Wednesday, 06 November 2024 15:49

Saturday Night

ssaturday night

SATURDAY NIGHT

 

US, 2024, 109 minutes, Colour.

Gabriel LaBelle, Rachel Senott, Corey Michael Smith, Ella Hunt, Dylan O'Brien, Emily Fairn, Matt Wood, Lamorne Morris, Kim Matula, Finn Wolfhard, Nicholas Braun, Cooper Hoffman, J.K.Simmons, Nicholas Podany, Robert Wuhl, Jon Batiste, Willem Dafoe, Paul Rust, Tracy Letts, Matthew Rhys.

 

This history/comedy/memoir was released at the 49th anniversary of the opening show of what has become an American tradition, Saturday Night Live. While the program is screened in other countries, it is a particularly American television experience, comic experience, social commentary and criticism experience. While it touches the American funny bone, the response of audiences outside the United States might be something of hit and miss.

Which might be also the case with this film, American audiences relishing the re-creation of that first night, the tensions in the last hour and a half before going on air live. And there are many famous names appearing in this film, many of whom through Saturday Night Live became media celebrities – producer Lorne Michaels, comedians Chevy Chase, Jon Belushi, Dan Aykroyd, Jane Curtin, Lorraine Newman, Billy Crystal, George Carlin… And Nicholas Braun as both Andy Kaufmann and Jim Henson.

In many ways, this is a frantic and frenetic film because that is the situation in which Lorne Michaels found himself, the decision to do something new in the mid-1970s, live performances, sketches, satiric songs, social commentary. While NBC allowed it, there was hostility from some of the bosses, dramatised here by the talent director, David Tabet (another sinister performance from Willem Dafoe), and the rivalry with the Johnny Carson show, also dramatised here.

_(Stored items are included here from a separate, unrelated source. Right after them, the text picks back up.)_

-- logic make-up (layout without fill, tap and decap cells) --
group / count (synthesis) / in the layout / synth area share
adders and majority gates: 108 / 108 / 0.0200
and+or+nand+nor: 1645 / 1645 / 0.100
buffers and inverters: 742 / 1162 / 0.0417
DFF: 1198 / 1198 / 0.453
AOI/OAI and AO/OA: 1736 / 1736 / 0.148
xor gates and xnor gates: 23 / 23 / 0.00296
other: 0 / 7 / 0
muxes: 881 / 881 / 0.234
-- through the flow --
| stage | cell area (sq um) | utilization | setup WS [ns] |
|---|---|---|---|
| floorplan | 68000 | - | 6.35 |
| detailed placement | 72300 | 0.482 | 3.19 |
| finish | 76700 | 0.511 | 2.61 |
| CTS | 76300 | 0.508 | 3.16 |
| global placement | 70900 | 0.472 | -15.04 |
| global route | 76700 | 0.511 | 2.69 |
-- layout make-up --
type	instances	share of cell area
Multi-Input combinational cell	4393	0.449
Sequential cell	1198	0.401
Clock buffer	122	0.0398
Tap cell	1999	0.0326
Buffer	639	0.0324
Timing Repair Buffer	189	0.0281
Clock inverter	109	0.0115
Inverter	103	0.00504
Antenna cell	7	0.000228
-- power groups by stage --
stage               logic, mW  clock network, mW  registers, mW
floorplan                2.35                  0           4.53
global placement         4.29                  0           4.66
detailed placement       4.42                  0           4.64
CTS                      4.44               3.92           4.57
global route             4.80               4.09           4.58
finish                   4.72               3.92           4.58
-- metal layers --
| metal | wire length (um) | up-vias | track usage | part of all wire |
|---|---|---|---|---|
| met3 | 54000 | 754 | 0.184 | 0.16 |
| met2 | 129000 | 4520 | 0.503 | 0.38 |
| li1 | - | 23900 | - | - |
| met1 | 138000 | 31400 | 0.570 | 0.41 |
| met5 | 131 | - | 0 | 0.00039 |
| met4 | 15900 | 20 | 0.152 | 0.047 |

This film purports to be a dramatisation of what actually happened on that night, October 11, 1975. While a lot of this may have happened, putting it all together in the one film means exhaustion for the protagonists, exhaustion for the audience.

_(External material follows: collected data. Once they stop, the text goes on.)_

## config.mk

```make
export PLATFORM = sky130hd
export DESIGN_NAME = asg_regs
export DESIGN_NICKNAME = d
export VERILOG_FILES = /design/src/rtl/asg_pkg.sv /design/src/rtl/asg_regs.sv
export VERILOG_INCLUDE_DIRS = /design/src /design/src/rtl
export SDC_FILE = /design/constraint.sdc
export NUM_CORES = 1
export LEC_CHECK = 0
export BUFFER_PORTS_ARGS = -buffer_cell sky130_fd_sc_hd__buf_2
export CELL_PAD_IN_SITES_DETAIL_PLACEMENT = 1
export CELL_PAD_IN_SITES_GLOBAL_PLACEMENT = 1
export CORE_MARGIN = 2
export CORE_UTILIZATION = 39
export CTS_CLUSTER_SIZE = 10
export DETAILED_ROUTE_END_ITERATION = 6
export PLACE_DENSITY_LB_ADDON = 0.1
export SYNTH_ARGS = -nofsm -noshare
export SYNTH_HDL_FRONTEND = slang
export SYNTH_SLANG_ARGS = --single-unit
```

## constraint.sdc

```tcl
create_clock -name bus -period 2.68 [get_ports bus]
set_clock_uncertainty 0.15 [all_clocks]
set_input_delay 0 -clock bus [delete_from_list [all_inputs] [get_ports bus]]
set_output_delay 0 -clock bus [all_outputs]
set_load 0.1 [all_outputs]
```

## src/rtl/asg_cfg.svh

```systemverilog
//////////////////////////////////////////////////////////////////////
// arbitrary signal generator configuration
// widths and fixed-point constants shared by the RTL and testbench
//////////////////////////////////////////////////////////////////////

`ifndef ASG_CFG_SVH
`define ASG_CFG_SVH

// read pointer fixed point
`define ASG_CWM 10                    // integer bits, also table address width
`define ASG_CWF 16                    // fraction bits
`define ASG_CW  (`ASG_CWM + `ASG_CWF) // full pointer width

// sample path
`define ASG_DW  14  // signed sample width
`define ASG_MW  16  // gain width
`define ASG_GF  14  // gain fraction bits, 1<<14 is unity

// control
`define ASG_EW  6   // external trigger lines
`define ASG_BNW 16  // burst repetition counter
`define ASG_AW  13  // apb address, bit 12 selects the table window

`endif

```

## src/rtl/asg_pkg.sv

```systemverilog
//////////////////////////////////////////////////////////////////////
// arbitrary signal generator types
// event pulses, pointer FSM states and the sample word
//////////////////////////////////////////////////////////////////////

`include "asg_cfg.svh"

package asg_pkg;

  // signed DAC sample
  typedef logic signed [`ASG_DW-1:0] sample_t;

  // single cycle control events, bit order matches the control register
  typedef struct packed {
    logic trg;     // trigger, armed -> run
    logic stp;     // stop
    logic str;     // start, idle -> armed
    logic sw_rst;  // software reset of the generator
  } evn_t;

  // read pointer FSM
  typedef enum logic [1:0] {
    IDLE  = 2'd0,
    ARMED = 2'd1,
    RUN   = 2'd2
  } ptr_state_t;

endpackage : asg_pkg

```

## src/rtl/asg_regs.sv

```systemverilog
//////////////////////////////////////////////////////////////////////
// generator register block
// APB slave with configuration, event masks, interrupts and the
// table write window
//////////////////////////////////////////////////////////////////////

`include "asg_cfg.svh"

module asg_regs (
  input  logic                      bus,
  input  logic                      ctl_rst,
  // apb slave
  input  logic                      psel,
  input  logic                      penable,
  input  logic                      pwrite,
  input  logic [`ASG_AW-1:0]        paddr,
  input  logic [32-1:0]             pwdata,
  output logic [32-1:0]             prdata,
  output logic                      pready,
  output logic                      pslverr,
  // events and pointer status
  input  logic [`ASG_EW-1:0]        trig_ext,
  output asg_pkg::evn_t             evn,
  input  asg_pkg::ptr_state_t       state,
  input  logic                      evn_per,
  input  logic                      evn_lst,
  input  logic [`ASG_BNW-1:0]       bnm_done,
  output logic                      irq,
  // table write
  output logic                      tbl_we,
  output logic [`ASG_CWM-1:0]       tbl_waddr,
  output asg_pkg::sample_t          tbl_wdata,
  // configuration
  output logic [`ASG_CW-1:0]        cfg_siz,
  output logic [`ASG_CW-1:0]        cfg_off,
  output logic [`ASG_CW-1:0]        cfg_ste,
  output logic                      cfg_ben,
  output logic                      cfg_inf,
  output logic [`ASG_CWM-1:0]       cfg_bdl,
  output logic [`ASG_BNW-1:0]       cfg_bnm,
  output logic signed [`ASG_MW-1:0] cfg_mul,
  output asg_pkg::sample_t          cfg_sum,
  output logic                      cfg_ena
);
  import asg_pkg::*;

  logic                acc;      // access phase
  logic                wr;       // register write
  logic [12-1:0]       adr;      // register offset
  evn_t                ctl;      // software pulses from 0x00
  logic [`ASG_EW-1:0]  msk_str;
  logic [`ASG_EW-1:0]  msk_stp;
  logic [`ASG_EW-1:0]  msk_trg;
  logic [`ASG_EW-1:0]  trg_d;    // previous trigger lines
  logic [`ASG_EW-1:0]  trg_edg;  // rising edges
  logic [4-1:0]        irq_ena;
  logic [4-1:0]        irq_sts;
  logic [4-1:0]        irq_set;
  logic                sts_per;  // sticky wrap seen

  //////////////////////////////////////////////////////////////////////
  // bus side
  //////////////////////////////////////////////////////////////////////

  assign acc     = psel & penable;
  assign pready  = acc;   // no wait states
  assign pslverr = 1'b0;
  assign adr     = paddr[12-1:0];
  assign wr      = acc & pwrite & ~paddr[12];

  // table window, word index in 11:2
  assign tbl_we    = acc & pwrite & paddr[12];
  assign tbl_waddr = paddr[`ASG_CWM+1:2];
  assign tbl_wdata = pwdata[`ASG_DW-1:0];

  always_ff @(posedge bus) begin
    if (ctl_rst) begin
      irq_ena <= '0;
      msk_str <= '0;
      msk_stp <= '0;
      msk_trg <= '0;
      cfg_siz <= '0;
      cfg_off <= '0;
      cfg_ste <= '0;
      cfg_ben <= 1'b0;
      cfg_inf <= 1'b0;
      cfg_bdl <= '0;
      cfg_bnm <= '0;
      cfg_mul <= '0;
      cfg_sum <= '0;
      cfg_ena <= 1'b0;
    end else if (wr) begin
      case (adr)
        'h08: irq_ena <= pwdata[4-1:0];
        'h10: msk_str <= pwdata[`ASG_EW-1:0];
        'h14: msk_stp <= pwdata[`ASG_EW-1:0];
        'h18: msk_trg <= pwdata[`ASG_EW-1:0];
        'h20: cfg_siz <= pwdata[`ASG_CW-1:0];
        'h24: cfg_off <= pwdata[`ASG_CW-1:0];
        'h28: cfg_ste <= pwdata[`ASG_CW-1:0];
        'h30: begin
          cfg_ben <= pwdata[0];
          cfg_inf <= pwdata[1];
        end
        'h34: cfg_bdl <= pwdata[`ASG_CWM-1:0];
        'h3c: cfg_bnm <= pwdata[`ASG_BNW-1:0];
        'h50: cfg_mul <= pwdata[`ASG_MW-1:0];
        'h54: cfg_sum <= pwdata[`ASG_DW-1:0];
        'h58: cfg_ena <= pwdata[0];
        default: ;
      endcase
    end
  end

  // read mux, table reads give zero
  always_comb begin
    prdata = '0;
    if (!paddr[12]) begin
      case (adr)
        'h00: begin
          prdata[1:0] = state;
          prdata[4]   = sts_per;
        end
        'h08: prdata[4-1:0]        = irq_ena;
        'h0c: prdata[4-1:0]        = irq_sts;
        'h10: prdata[`ASG_EW-1:0]  = msk_str;
        'h14: prdata[`ASG_EW-1:0]  = msk_stp;
        'h18: prdata[`ASG_EW-1:0]  = msk_trg;
        'h20: prdata[`ASG_CW-1:0]  = cfg_siz;
        'h24: prdata[`ASG_CW-1:0]  = cfg_off;
        'h28: prdata[`ASG_CW-1:0]  = cfg_ste;
        'h30: prdata[1:0]          = {cfg_inf, cfg_ben};
        'h34: prdata[`ASG_CWM-1:0] = cfg_bdl;
        'h3c: prdata[`ASG_BNW-1:0] = cfg_bnm;
        'h44: prdata[`ASG_BNW-1:0] = bnm_done;
        'h50: prdata[`ASG_MW-1:0]  = cfg_mul;
        'h54: prdata[`ASG_DW-1:0]  = cfg_sum;
        'h58: prdata[0]            = cfg_ena;
        default: ;
      endcase
    end
  end

  //////////////////////////////////////////////////////////////////////
  // events and interrupts
  //////////////////////////////////////////////////////////////////////

  assign ctl     = (wr && adr == 'h00) ? evn_t'(pwdata[4-1:0]) : '0;
  assign trg_edg = trig_ext & ~trg_d;
  assign irq_set = {evn_lst, evn.trg, evn.stp, evn.str};

  always_ff @(posedge bus) begin
    if (ctl_rst) begin
      trg_d <= '0;
      evn   <= '0;
    end else begin
      trg_d      <= trig_ext;
      evn.sw_rst <= ctl.sw_rst;                      // software only
      evn.str    <= ctl.str | (|(trg_edg & msk_str));
      evn.stp    <= ctl.stp | (|(trg_edg & msk_stp));
      evn.trg    <= ctl.trg | (|(trg_edg & msk_trg));
    end
  end

  always_ff @(posedge bus) begin
    if (ctl_rst) begin
      irq_sts <= '0;
      sts_per <= 1'b0;
      irq     <= 1'b0;
    end else begin
      if (evn.sw_rst) begin
        irq_sts <= '0;
        sts_per <= 1'b0;
      end else begin
        if (wr && adr == 'h0c)
          irq_sts <= (irq_sts & ~pwdata[4-1:0]) | irq_set;  // w1c, new events win
        else
          irq_sts <= irq_sts | irq_set;
        sts_per <= sts_per | evn_per;
      end
      irq <= |(irq_sts & irq_ena);  // one cycle behind status
    end
  end

  // setup phase holds its address and direction into the access phase
  a_apb_stable: assert property (@(posedge bus) disable iff (ctl_rst)
    psel && !penable |=> penable && $stable(pwrite) && $stable(paddr));

endmodule : asg_regs

```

So, very much behind the scenes, the young Lorne Michaels and his initiatives, sometimes naive, sometimes shrewd, often the target, trying to get the temperamental Jon Belushi to sign a contract, encouraging his writers, new talent, placating Jim Henson and his concern about the treatment of the Muppets, supported by his wife, Rose Schuster, and all kinds of practical disasters, lighting falling almost on top of the actors, authentic bricks knocked over and having to be reset again, his being squirted with fake blood…

This is very much the show must go on despite… Everything.

The ensemble cast is very effective. Gabriel LaBellel is Lorne Michaels (he had appeared as the young Spielberg in The Fablemans). The impersonators of the famous talent are very good, Michael Wood as Jon Belushi, most credible. Corey Michael Smith as a rather arrogant but quickwitted Chevy Chase. And, surprisingly after seeing him in the Maze Runners and other action films, Dylan O’Brien enjoying himself impersonating Dan Aykroyd. One of the best surprises is the arrival of Milton Berle, arrogant, full of disdain for the younger generation, visiting the set, performing a musical number – and the fact that the performance is by J.K.Simmons rather unlike anything else he has done and making quite an impact.

There are a number of character actors in the supporting roles as well as a number of new faces. It is all put together with speed, momentum, the visuals of the time ticking down, a final crisis as to whether they were permitted to go ahead, the final permission – and, as the cliche says, the rest is history.